Não se preocupe, o texto não terá spoilers pesados.

Dark acompanha o cotidiano de quatro famílias da cidade fictícia de Winden, no interior da Alemanha. Suas vidas sofrem o impacto do desaparecimento de um adolescente, seguido do desaparecimento de uma criança poucos dias depois, e assim se inicia toda uma trama complexa para desvendar os mistérios e segredos dos moradores daquela cidade e de que forma suas vidas estão interligadas.

A série pode ser bem confusa em diversos momentos, e talvez você precise manter um caderninho de anotações para conseguir acompanhar os acontecimentos, mas se tem uma coisa impossível de negar é que Dark consegue jogar na nossa cara reflexões íntimas sobre relações humanas que talvez todos tenham feito em algum momento da vida.

O eterno retorno, a futilidade da própria existência. A teoria do caos, causa e consequência, o peso da culpa por existir. Dark é tudo isso e muito mais.

Da primeira temporada posso citar a cena em que Noah (Mark Waschke) está conversando com Helge ( Peter Schneider) sobre a existência de Deus, e conta que, quando garoto, um rapaz estranho o visitou. Esse estranho alugou um quarto ao lado do dele e Noah escutava o rapaz falar durante o sono, e uma das citações que ficou na sua cabeça durante anos foi a de que “Nada é em vão.” Quem assistiu sabe quem é o estranho.

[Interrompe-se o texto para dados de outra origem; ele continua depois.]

[src/rtl/fp_pkg.sv]
// fp_pkg
//   Shared definitions for the acoustic-fingerprint flow: the sequencer state
//   encoding (exported on state_o for LEDs), default sizing constants used by
//   the sample storage and comparator blocks, and the phase counter width.
package fp_pkg;

  // Fixed encodings; the LED/debug display relies on these exact values.
  typedef enum logic [2:0] {
    ST_IDLE    = 3'd0,
    ST_CAP1    = 3'd1,
    ST_CLR     = 3'd2,
    ST_CAP2    = 3'd3,
    ST_COMPARE = 3'd4,
    ST_DONE    = 3'd5,
    ST_ERROR   = 3'd6
  } seq_state_e;

  localparam int NUM_SAMPLES  = 50;
  localparam int SAMPLE_WIDTH = 20;

  // Wide enough for the compare timeout plus headroom.
  localparam int CNT_WIDTH = 16;
  localparam int CNT_MAX   = (1 << CNT_WIDTH) - 1;

  // Clamp an integer limit into the counter range so an oversized parameter
  // saturates instead of silently truncating to a small value.
  function automatic logic [CNT_WIDTH-1:0] to_count(input int value);
    if (value > CNT_MAX) begin
      return CNT_WIDTH'(CNT_MAX);
    end
    if (value < 1) begin
      return CNT_WIDTH'(1);
    end
    return CNT_WIDTH'(value);
  endfunction

endpackage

Esse trecho acaba por ser o pontapé inicial para a reflexão proposta em um dos momentos mais fantásticos da série, protagonizado por Adam (Dietrich Hollinderbäumer) e Jonas (Louis Hofmann) sobre sentir aversão por tudo aquilo que é muito parecido com nós mesmos ou que nos carregue para a análise de alguma coisa que não gostamos em nós. Assim, essa lição que Noah aprende com o estranho quando era jovem é a de que nada, por mais ruim que seja, acontece em vão na nossa vida. São experiências que acabam por construir quem somos.  

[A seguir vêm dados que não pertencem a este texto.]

===== config.mk =====
export PLATFORM = sky130hd
export DESIGN_NAME = mr_regfile_param
export DESIGN_NICKNAME = d
export VERILOG_FILES = /design/src/rtl/mr_pkg.sv /design/src/rtl/mr_lane_reg.sv /design/src/rtl/mr_regfile_param.sv
export SDC_FILE = /design/constraint.sdc
export NUM_CORES = 1
export LEC_CHECK = 0
export CELL_PAD_IN_SITES_DETAIL_PLACEMENT = 1
export CELL_PAD_IN_SITES_GLOBAL_PLACEMENT = 1
export CORE_MARGIN = 2
export CORE_UTILIZATION = 40
export CTS_CLUSTER_DIAMETER = 40
export CTS_CLUSTER_SIZE = 10
export DETAILED_ROUTE_END_ITERATION = 10
export GPL_TIMING_DRIVEN = 0
export MAX_ROUTING_LAYER = met4
export PLACE_DENSITY_LB_ADDON = 0.2
export SETUP_SLACK_MARGIN = 0.02
export SYNTH_ARGS = -nofsm -noshare
export SYNTH_HDL_FRONTEND = slang
export SYNTH_SLANG_ARGS = --single-unit

===== constraint.sdc =====
create_clock -name clk_i -period 2.95 [get_ports clk_i]
set_input_delay 0.59 -clock clk_i [delete_from_list [all_inputs] [get_ports clk_i]]
set_output_delay 0.59 -clock clk_i [all_outputs]
set_load 0.05 [all_outputs]

===== src/rtl/mr_pkg.sv =====
// Shared definitions for the parametrised register file.
// Contents: special-register indices, the 2-bit byte-lane enable type and the lane-merge helper.
// Latency: none (types and a pure function only); no flow control.
package mr_pkg;

  // Special-register space layout: 0 = I, 1 = ACC, 2..NSP-1 = index/page registers.
  localparam int SP_I        = 0;
  localparam int SP_ACC      = 1;
  localparam int SP_IDX_BASE = 2;

  // Widest register the merge helper supports; callers zero-extend into it and truncate back.
  localparam int MAX_DW = 64;

  // [1] = high half of the word, [0] = low half.
  typedef logic [1:0] lane_t;

  localparam lane_t LANE_NONE = 2'b00;
  localparam lane_t LANE_ALL  = 2'b11;

  // Replace the halves of old_v selected by lane with the matching halves of new_v.
  // dw is the real register width; bits at and above dw come back from old_v untouched.
  function automatic logic [MAX_DW-1:0] merge(input logic [MAX_DW-1:0] old_v,
                                              input logic [MAX_DW-1:0] new_v,
                                              input lane_t             lane,
                                              input int                dw);
    logic [MAX_DW-1:0] full_m;
    logic [MAX_DW-1:0] lo_m;
    logic [MAX_DW-1:0] sel_m;
    full_m = ~({MAX_DW{1'b1}} << dw);
    lo_m   = ~({MAX_DW{1'b1}} << (dw / 2));
    sel_m  = ({MAX_DW{lane[1]}} & full_m & ~lo_m) | ({MAX_DW{lane[0]}} & lo_m);
    return (old_v & ~sel_m) | (new_v & sel_m);
  endfunction

endpackage


===== src/rtl/mr_lane_reg.sv =====
// One DW-bit register with async reset, sync clear and a byte-lane-masked load.
// Ports: clk_i/rst_n_i clock and async active-low reset; clr_i sync clear (wins over load);
//        lane_i per-half load enable (00 = hold); d_i load data; q_o stored value.
// Latency: load visible on q_o one cycle after the edge; no backpressure.
module mr_lane_reg
  import mr_pkg::*;
#(
  parameter int DW = 16
) (
  input  logic          clk_i,
  input  logic          rst_n_i,
  input  logic          clr_i,
  input  lane_t         lane_i,
  input  logic [DW-1:0] d_i,
  output logic [DW-1:0] q_o
);

  logic [DW-1:0] q_q;
  logic [DW-1:0] q_d;

  always_comb begin
    if (clr_i) begin
      q_d = '0;
    end else begin
      q_d = DW'(merge(MAX_DW'(q_q), MAX_DW'(d_i), lane_i, DW));
    end
  end

  always_ff @(posedge clk_i or negedge rst_n_i) begin
    if (!rst_n_i) begin
      q_q <= '0;
    end else begin
      q_q <= q_d;
    end
  end

  assign q_o = q_q;

endmodule


===== src/rtl/mr_regfile_param.sv =====
// CPU register file: NGP general-purpose + NSP special registers (I, ACC, IDX2..).
// Ports: decode side src_*/dst_*/sto_i/d_in_i, ALU side sto_alu_i/acc_in_i, index post-increment
//        inc_i/inc_idx_i, debug scan dbg_en_i; outputs d_out_o (comb read), i_o, acc_o, idx_flat_o,
//        acc_conf_o (registered), debug_o/dbg_ptr_o (registered scan).
// Latency: writes visible one cycle after their edge, reads combinational with no bypass; no backpressure.
module mr_regfile_param
  import mr_pkg::*;
#(
  parameter int DW  = 16,
  parameter int NGP = 8,
  parameter int NSP = 4,
  localparam int GAW = $clog2(NGP),
  localparam int SAW = $clog2(NSP),
  localparam int AW  = (GAW > SAW) ? GAW : SAW,
  localparam int PW  = SAW + GAW + 1
) (
  input  logic                  clk_i,
  input  logic                  rst_n_i,
  input  logic                  clr_i,
  input  logic                  src_sp_i,
  input  logic [AW-1:0]         src_addr_i,
  input  logic                  dst_sp_i,
  input  logic [AW-1:0]         dst_addr_i,
  input  lane_t                 dst_lane_i,
  input  logic                  sto_i,
  input  logic [DW-1:0]         d_in_i,
  input  logic                  sto_alu_i,
  input  logic [DW-1:0]         acc_in_i,
  input  logic                  inc_i,
  input  logic [SAW-1:0]        inc_idx_i,
  input  logic                  dbg_en_i,
  output logic [DW-1:0]         d_out_o,
  output logic [DW-1:0]         i_o,
  output logic [DW-1:0]         acc_o,
  output logic [(NSP-2)*DW-1:0] idx_flat_o,
  output logic                  acc_conf_o,
  output logic [DW-1:0]         debug_o,
  output logic [PW-1:0]         dbg_ptr_o
);

  // Width of the index field below the space bit of the scan pointer.
  localparam int FW = SAW + GAW;

  logic [DW-1:0] gp_val [NGP];
  logic [DW-1:0] sp_val [NSP];

  // ---------------------------------------------------------------------------
  // General-purpose registers: plain decode-side writes only.
  // ---------------------------------------------------------------------------
  for (genvar g = 0; g < NGP; g++) begin : g_gp
    lane_t lane;
    assign lane = (sto_i && !dst_sp_i && (dst_addr_i == AW'(g))) ? dst_lane_i : LANE_NONE;

    mr_lane_reg #(.DW(DW)) u_reg (
      .clk_i   (clk_i),
      .rst_n_i (rst_n_i),
      .clr_i   (clr_i),
      .lane_i  (lane),
      .d_i     (d_in_i),
      .q_o     (gp_val[g])
    );
  end

  // ---------------------------------------------------------------------------
  // Special registers. A decode-side STO to a register always beats the ALU load
  // (ACC) or the post-increment (IDX), even when its lane mask is partial or empty.
  // ---------------------------------------------------------------------------
  for (genvar s = 0; s < NSP; s++) begin : g_sp
    logic          sto_hit;
    lane_t         lane;
    logic [DW-1:0] wdat;

    assign sto_hit = sto_i && dst_sp_i && (dst_addr_i == AW'(s));

    if (s == SP_ACC) begin : g_acc
      assign lane = sto_hit ? dst_lane_i : (sto_alu_i ? LANE_ALL : LANE_NONE);
      assign wdat = sto_hit ? d_in_i : acc_in_i;
    end else if (s >= SP_IDX_BASE) begin : g_idx
      logic inc_hit;
      assign inc_hit = inc_i && (inc_idx_i == SAW'(s));
      assign lane    = sto_hit ? dst_lane_i : (inc_hit ? LANE_ALL : LANE_NONE);
      // Natural DW-bit wrap on overflow.
      assign wdat    = sto_hit ? d_in_i : (sp_val[s] + DW'(1));
    end else begin : g_plain
      assign lane = sto_hit ? dst_lane_i : LANE_NONE;
      assign wdat = d_in_i;
    end

    mr_lane_reg #(.DW(DW)) u_reg (
      .clk_i   (clk_i),
      .rst_n_i (rst_n_i),
      .clr_i   (clr_i),
      .lane_i  (lane),
      .d_i     (wdat),
      .q_o     (sp_val[s])
    );
  end

  // ---------------------------------------------------------------------------
  // Read port: decoded compare so out-of-range addresses fall through to zero.
  // ---------------------------------------------------------------------------
  always_comb begin
    d_out_o = '0;
    for (int g = 0; g < NGP; g++) begin
      if (!src_sp_i && (src_addr_i == AW'(g))) d_out_o = gp_val[g];
    end
    for (int s = 0; s < NSP; s++) begin
      if (src_sp_i && (src_addr_i == AW'(s))) d_out_o = sp_val[s];
    end
  end

  assign i_o   = sp_val[SP_I];
  assign acc_o = sp_val[SP_ACC];

  for (genvar k = SP_IDX_BASE; k < NSP; k++) begin : g_idx_out
    assign idx_flat_o[(k-SP_IDX_BASE)*DW +: DW] = sp_val[k];
  end

  // ---------------------------------------------------------------------------
  // ACC conflict flag and debug scan.
  // Scan pointer = {space, index}: GP0..GP(NGP-1), then {1, SP0..SP(NSP-1)}, then wrap.
  // ---------------------------------------------------------------------------
  logic          acc_sto_hit;
  logic          acc_conf_q, acc_conf_d;
  logic [PW-1:0] dbg_ptr_q, dbg_ptr_d;
  logic [DW-1:0] debug_q, debug_d;
  logic [DW-1:0] dbg_val;

  assign acc_sto_hit = sto_i && dst_sp_i && (dst_addr_i == AW'(SP_ACC));

  always_comb begin
    dbg_val = '0;
    for (int g = 0; g < NGP; g++) begin
      if (dbg_ptr_q == PW'(g)) dbg_val = gp_val[g];
    end
    for (int s = 0; s < NSP; s++) begin
      if (dbg_ptr_q == PW'((1 << FW) | s)) dbg_val = sp_val[s];
    end
  end

  always_comb begin
    acc_conf_d = !clr_i && acc_sto_hit && sto_alu_i;
    dbg_ptr_d  = dbg_ptr_q;
    debug_d    = debug_q;
    if (clr_i) begin
      dbg_ptr_d = '0;
      debug_d   = '0;
    end else if (dbg_en_i) begin
      debug_d = dbg_val;
      if (dbg_ptr_q == PW'(NGP - 1)) begin
        dbg_ptr_d = PW'(1 << FW);
      end else if (dbg_ptr_q == PW'((1 << FW) | (NSP - 1))) begin
        dbg_ptr_d = '0;
      end else begin
        dbg_ptr_d = dbg_ptr_q + PW'(1);
      end
    end
  end

  always_ff @(posedge clk_i or negedge rst_n_i) begin
    if (!rst_n_i) begin
      acc_conf_q <= 1'b0;
      dbg_ptr_q  <= '0;
      debug_q    <= '0;
    end else begin
      acc_conf_q <= acc_conf_d;
      dbg_ptr_q  <= dbg_ptr_d;
      debug_q    <= debug_d;
    end
  end

  assign acc_conf_o = acc_conf_q;
  assign dbg_ptr_o  = dbg_ptr_q;
  assign debug_o    = debug_q;

endmodule

[Word-level counts from Yosys, hierarchy flattened]
Index checks and enable logic that the tools add are counted.
Storage, ports and cells
  register bits: 215
Operators by class
  add/subtract/negate cells: 3
  equality and inequality tests: 27
  muxes and demuxes: 60
  reductions and logical operators: 37
  bitwise logic cells: 60
Operators by type and width (count)
  $mux 16: 41
  $and 16x16->16: 24
  $not 16->16: 12
  $or 16x16->16: 12
  $or 16x8->16: 12
  $add 16x1->16 const B: 2
  $logic_and 1x1->1: 30
  $mux 2: 15
  $eq 3x3->1 const B: 8
  $eq 6x3->1 const B: 4
  $eq 6x6->1 const B: 4
  $mux 6: 4
  $eq 3x2->1 const B: 4
  $eq 6x2->1 const B: 2
  $add 6x1->6 const B: 1
  $eq 3x1->1 const B: 2
  $eq 6x1->1 const B: 1
  $logic_not 3->1: 2
  $logic_not 6->1: 1
  $eq 2x2->1 const B: 2
  $logic_not 1->1: 3
  $reduce_bool 2->1: 1

[Depth between registers and ports, before layout]
  depth after elaboration: 15
  gate-level depth with buffers: 10
  depth with buffers taken out: 7

[By module]
Synthesis repeated with hierarchy kept, for this count alone.
Unflattened totals
  cell total of the unflattened synthesis: 1525
  area, all modules: 13992.2 µm²
Modules (own cells, without submodules)
  mr_lane_reg: times used 12, area each 659.4 µm², sequential area each 400.4 µm², cells an instance 52
  mr_regfile_param: times used 1, area each 6079.6 µm², sequential area each 575.6 µm², cells an instance 901

[Least setup slack after synthesis]
No wires, ideal clock.
  kind: input to output
  start point: input src_addr_i[2]
  end point: output d_out_o[8]
  stages on the path: 8
  arrival time: 2969 ps
  data required time: 2360 ps
  slack: -609 ps
  path through: clkbuf_1 > and3b_1 > clkbuf_1 > clkbuf_1 > nand2_1 > nand2_1 > a21oi_1 > a222oi_1
On the way
  longest elaborated chain between the ends: 14
  elaborated cells on any way between the ends: 32
Ends and longest elaborated chain
  start, declared: line mr_regfile_param.sv:21  | input logic [AW-1:0] src_addr_i,
  $logic_not 3->1: line mr_regfile_param.sv:105, mr_regfile_param.sv:108
  $logic_and 1x1->1: line mr_regfile_param.sv:105  | if (!src_sp_i && (src_addr_i == AW'(g))) d_out_o = gp_val[g];
  $mux 16 (8 in series): line mr_regfile_param.sv:105
  $mux 16 (3 in series): line mr_regfile_param.sv:108  | if (src_sp_i && (src_addr_i == AW'(s))) d_out_o = sp_val[s];
  $mux 16 *: line mr_regfile_param.sv:108
  end, declared: line mr_regfile_param.sv:32  | output logic [DW-1:0] d_out_o,
Mark *: on every way between the ends. The rest lies on a longest branch, timed or not.

[Worst setup path after layout]
  start point: input src_addr_i[1]
  end point: output d_out_o[1]
The elaborated chain is that of the path after synthesis.

==> impl_results.md <==
* Sw Share at 0.296
* Area delta synth->final at 31.5%
* Worst slew pin tran at 1.21 ns
* Worst slew margin at 0.187
* P_int at 6.62 mW
* Leakage power at 7.37 nW
* Mapped Area at 0.0137 sq mm
* Initial Util at 0.406
* Most common cell after layout, fill and taps aside: dfrtp_1
* Endpoints failing setup at 12
* Core box area at 0.0336 sq mm
* Number of nets still failing antenna checks after routing at 0
* Share of layout cells above drive strength 1 at 0.127
* Via count at 15600
* Post-route DRC violation count at 0
* Flops & latches, synth at 215
* Worst VDD drop at 0.388 mV
* Final Net Count at 1946
* Power Dens Cells at 524 mW/mm^2
* Min-delay worst type: in -> reg
* Setup TNS at -1.10 ns
* Htree depth at 2
* Post-DP HPWL at 51800 um
* DRT Wirelength at 71000 um
* Worst Path Buf+Inv at 4
* Seq/Total Area, Yosys at 0.394
* WHS Path Cells at 3
* Sequential share of power at 0.328
* Site Rows at 67
* Reg area at 0.00538 sq mm
* Synth unique cells at 76
* Average wire per standard cell at 30.0 um
* Initial antenna violation count at 1
* Clk_skew at 0.0313 ns
* Unrepaired setup endpoints after global routing: yes
* WS Path Type: in -> out
* CP peak stage delay at 0.57 ns
* Tmin final at 3.09 ns
* CP most frequent cell: buf_12
* CTS Buf Count at 44
* Die Wd at 189 um
* First-pass GRT wire length at 105000 um
* Combinational power share at 0.142
* Ys Warns at 0
* Outcome: finished with violations
* Worst path required time at 2.36 ns
* Stages on worst setup path at 8
* Slew Limit Fails at 0
* GRT Overall Usage at 0.408
* Vias in the first global route at 15800
* Synth Flop Type: dfrtp_1
* Setup crit end kind: output port
* Clk Latency, worst-skew pair at 0.58 ns
* Net switching power at 2.79 mW
* Largest net degree at the start of global routing at 80
* Routability cong. at 1.00
* Commonest cells after routing, fill and taps aside: dfrtp_1, a21oi_1, nand2_1
* Clock root cell: clkbuf_16
* Fill cell count at 3963
* Num ports at 154
* Final period util at 1.05
* PnR worst setup slack at -0.138 ns
* CTS tree: yes
* Die footprint at 0.0356 sq mm
* Syn nets at 1715
* Critical path arrival at 2.50 ns
* Chip height at 189 um
* Asr flop ratio synth at 1.00
* FMAX at 324 MHz
* Pre-antenna DRT Iters at 8
* Fin. Hold Viols at 0
* Top Family by Delay on Critical Path: compound AO/OA/AOI/OAI gates
* Slowest CP cell: a222oi_1
* Clock Sinks at 215
* Post-Place Worst Slack at -2.14 ns
* Cells after Synth at 1658
* Vias per cell at 6.57
* Failing checks: negative setup slack
* Grt ovf at 0
* Crit-path max FO at 6
* Reg2Reg Depth at 10
* Number of enable flip-flop cells after synthesis at 0
* Area of the multi-input gates at 0.00765 sq mm
* Tot Pwr at 9.41 mW
* Clk slew on worst S/H paths at 0.05 ns
* CP Cell Sequence: buf_8, buf_12, buf_12, mux2_4, a222oi_1, nand3_1, a22o_1, buf_6
* CTS Buffer Depth at 3
* Max Cap Viol at 0
* Starting DRT DRC Count at 1623
* Clk network pwr share at 0.530
* # port buffers at 151
* Synthesized area per cell at 8.24 sq um
* Critical Path Source Type: input port
[synth_stat cells, drive strengths merged (17+ instances only)]
cell | count | share of area
buf | 31 | 0.012
o22ai | 18 | 0.0082
o32ai | 18 | 0.013
nand2 | 182 | 0.050
o21ai | 122 | 0.045
mux2 | 17 | 0.014
a22oi | 27 | 0.015
nand3 | 87 | 0.032
clkbuf | 129 | 0.035
nor3 | 19 | 0.0073
dfrtp | 215 | 0.39
nor2b | 22 | 0.010
a211oi | 32 | 0.018
a21oi | 202 | 0.074
inv | 27 | 0.0074
nor2 | 173 | 0.048
mux2i | 103 | 0.075
[area by class of cell]
cell class              instances  share of cell area
well taps                     448              0.0312
diodes                          1            0.000139
plain buffers                 154              0.0483
repair buffers                191               0.107
inverters                      28             0.00613
clock buffers                  56              0.0684
flip-flops and latches        215               0.300
multi-input cells            1255               0.426
clock inverters                23              0.0129
[worst register-to-register path, delay by kind of cell, from the launching register on]
kind / cells / cell delay (ns)
simple gates: 1 / 0.17
flops: 1 / 0.47
compound gates: 4 / 0.96
buf+inv: 4 / 0.93
fa+ha+maj: 1 / 0.22
[state kept, by name, summed over array words and instances, names as in the netlist]
signal and flops:
g_sp.u_reg.q_o 64, debug_o 16, g_gp.u_reg.q_o 128, acc_conf_o 1, dbg_ptr_o 6
[per-layer routing]
layer  share of wire  vias up  global-route usage  routed length (um)
met5               0        -                   -                   0
met4           0.060        0               0.227                4240
met3           0.088      270              0.0793                6270
met2            0.45     1000               0.628               32100
met1            0.40     7777               0.503               28400
li1                -     6536                   -                   -
[cell families (layout without fill, tap and decap cells)]
group	Yosys count	after routing	share of synthesized area
AO/OA/AOI/OAI	561	561	0.262
multiplexers	120	120	0.0895
flip-flops	215	215	0.394
adder cells (fa/ha/maj)	6	6	0.00550
XOR/XNOR	1	1	0.000641
buffers and inverters	188	452	0.0555
other	0	1	0
AND/OR/NAND/NOR	567	567	0.193
[power groups by stage]
stage / logic, mW / clock network, mW / registers [mW]
after global routing: 1.39 / 5.15 / 3.08
after CTS: 1.28 / 5.00 / 3.08
after floorplan: 0.537 / 0 / 3.20
final: 1.33 / 4.99 / 3.08
after detailed placement: 1.20 / 0 / 3.12
after global placement: 1.18 / 0 / 3.13
[final timing paths]
kind	startpoint	to	slack [ns]
worst max-delay path	src_addr_i[1]	d_out_o[1]	-0.14
worst min-delay path	dst_lane_i[0]	g_sp[2].u_reg.q_o[0]$_DFF_PN0_	0.43
worst max register to register	dbg_ptr_o[0]$_DFFE_PN0P_	debug_o[2]$_DFFE_PN0P_	0.10
worst min register to register	g_gp[0].u_reg.q_o[7]$_DFF_PN0_	g_gp[0].u_reg.q_o[7]$_DFF_PN0_	0.52
max in group asynchronous	rst_n_i	g_gp[3].u_reg.q_o[10]$_DFF_PN0_	1.20
min in group asynchronous	rst_n_i	g_sp[3].u_reg.q_o[2]$_DFF_PN0_	0.55
[repair_timing]
item,4_1_cts,5_1_grt
hold endpoints to repair,10,0
hold buffers,1,0
gates resized for setup,214,42
setup endpoints to repair,37,38
gates cloned,5,0
pin swaps,36,34
setup buffers,19,16
[metrics by stage]
step / instances / hold slack (ns) / area [sq um] / utilization
detailed placement: 2259 / 0.500 / 15800 / 0.471
floorplan: 1658 / 0.294 / 13700 / -
CTS: 2359 / 0.415 / 17800 / 0.529
finish: 2371 / 0.434 / 18000 / 0.534
global route: 2371 / 0.468 / 18000 / 0.534
global placement: 2257 / 0.511 / 15800 / 0.469
No activity file was read; power rests on OpenSTA's default activity.
==> edit 1, RTL diff (same flow settings) <==
Change the parameter `NGP` from 8 to 4.
--- a/src/rtl/mr_regfile_param.sv
+++ b/src/rtl/mr_regfile_param.sv
@@ -7,7 +7,7 @@
   import mr_pkg::*;
 #(
   parameter int DW  = 16,
-  parameter int NGP = 8,
+  parameter int NGP = 4,
   parameter int NSP = 4,
   localparam int GAW = $clog2(NGP),
   localparam int SAW = $clog2(NSP),
Ports: changed (resized dbg_ptr_o, dst_addr_i and src_addr_i); port bits go from 154 to 151. No check against the original RTL was run, so the function may have changed too.
==> edit 1 against the original RTL <==
- sequential cell count shrank 65
- critical path type unchanged
- wire length shrank 38%
- synthesized area shrank 30%
- setup slack gained 0.23 ns
- via count shrank 33%
- cell area shrank 33%
- core utilization shrank 2.0 points
- power shrank 41%
- clock skew shrank 0.024 ns
- worst hold slack lost 0.34 ns
==> edit 1: results (changes against the original RTL) <==
| Metric | Value |
|---|---|
| Reg clk slew, reported paths | `0.07 ns (was 0.05 ns)` |
| Compound-Gate Fraction of Synth Area | `22.36% (was 26.19%)` |
| Adder-cell share of the synthesized area | `0.7799% (was 0.5498%)` |
| Synthesized-area fraction occupied by xor and xnor cells | `0.2730% (was 0.06414%)` |
| GRT Util Overall | `35.27% (was 40.77%)` |
| Run status | `completed (was complete, but fails checks)` |
| Gpl congestion | `0.9459 (was 1.002)` |
| DR iter-0 viols | `1235 (was 1623)` |
| Placed Cells incl. Taps | `1591 (was 2259)` |
| Flop-to-flop setup slack | `0.19 ns (was 0.10 ns)` |
| Worst-path maximum fanout | `10 (was 6)` |
| Largest net degree at the start of global routing | `85 (was 80)` |
| Buffers on Ports | `136 (was 151)` |
| Hold WS | `0.09130 ns (was 0.4344 ns)` |
| Hold Crit Class | `in -> async (was in -> reg)` |
| Peak VDD IR | `0.3415 mV (was 0.3881 mV)` |
| Global-route wire length before repair | `66160 µm (was 105100 µm)` |
| Setup Skew | `0.007345 ns (was 0.03132 ns)` |
| Cell leakage power | `0.004974 µW (was 0.007374 µW)` |
| Max H-tree Level | `4 (was 2)` |
| Post-DP HPWL | `32880 µm (was 51790 µm)` |
| Sequential-to-total area share from yosys stat | `39.00% (was 39.40%)` |
| Mapped Cells | `1135 (was 1658)` |
| Vias in the first global route | `10592 (was 15824)` |
| Distinct cell type count after synthesis | `68 (was 76)` |
| Worst Reg-to-Reg Cells | `7 (was 10)` |
| Post-DR vias/cell | `6.404 (was 6.572)` |
| Mux cell area share after synthesis | `12.67% (was 8.952%)` |
| Drt first pass iters | `5 (was 8)` |
| Final nets | `1348 (was 1946)` |
| Total CTS buffers | `17 (was 44)` |
| CTS Buffer Depth | `2 (was 3)` |
| Skew-Pair Late Insertion Delay | `0.44 ns (was 0.58 ns)` |
| Wire length per cell | `27.03 µm (was 29.96 µm)` |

A base do existencialismo está no tempo. E o tempo é o fator que move a série. Na visão poética de Dark somos apresentados a Deus como sendo o Tempo. “Como podemos ter tempo quando é ele que nos controla?” Da minha parte, acho essa uma das reflexões mais bonitas e sensíveis da série inteira.

Dark coloca diante de nossos olhos uma tonelada de simbologias sobre a visão dualista que temos a respeito do mundo: bem x mal, certo x errado, começo x fim. Uma verdadeira desconstrução de maquineísmos, sempre nos apresentando um ponto de vista diferente para mostrar que seus personagens possuem várias faces, nenhum sendo totalmente bom ou mal.

“Somos apenas uma pequena parte de um intricado nó”, é uma frase repetida diversas vezes em Dark. Ao longo de três temporadas a série sempre deixou bem explícita a abordagem filosófica sobre o tamanho do homem perante a imensidão do universo.  A existência de um ciclo, que é o conceito da eternidade na série. Somos a causa e consequência para estarmos onde estamos. É preciso terminar para começar. É preciso começar para terminar. Tudo está conectado, como a série sempre gostou de enfatizar.

Certamente você já ouviu muitas vezes por aí sobre destaques da série: a produção inteiramente alemã com cargas culturais que fogem do padrão americano, a direção fantástica de Baran bo Odar, a fotografia impecável, o roteiro bem planejado e fechado em seus três ciclos: começo, meio e fim. Tudo isso faz parte da intensa lista de motivos para você dar uma chance a essa incrível produção e eu espero que a abordagem existencialista de Dark também consiga ser um deles e desperte a sua atenção. Vale muito a pena assistir!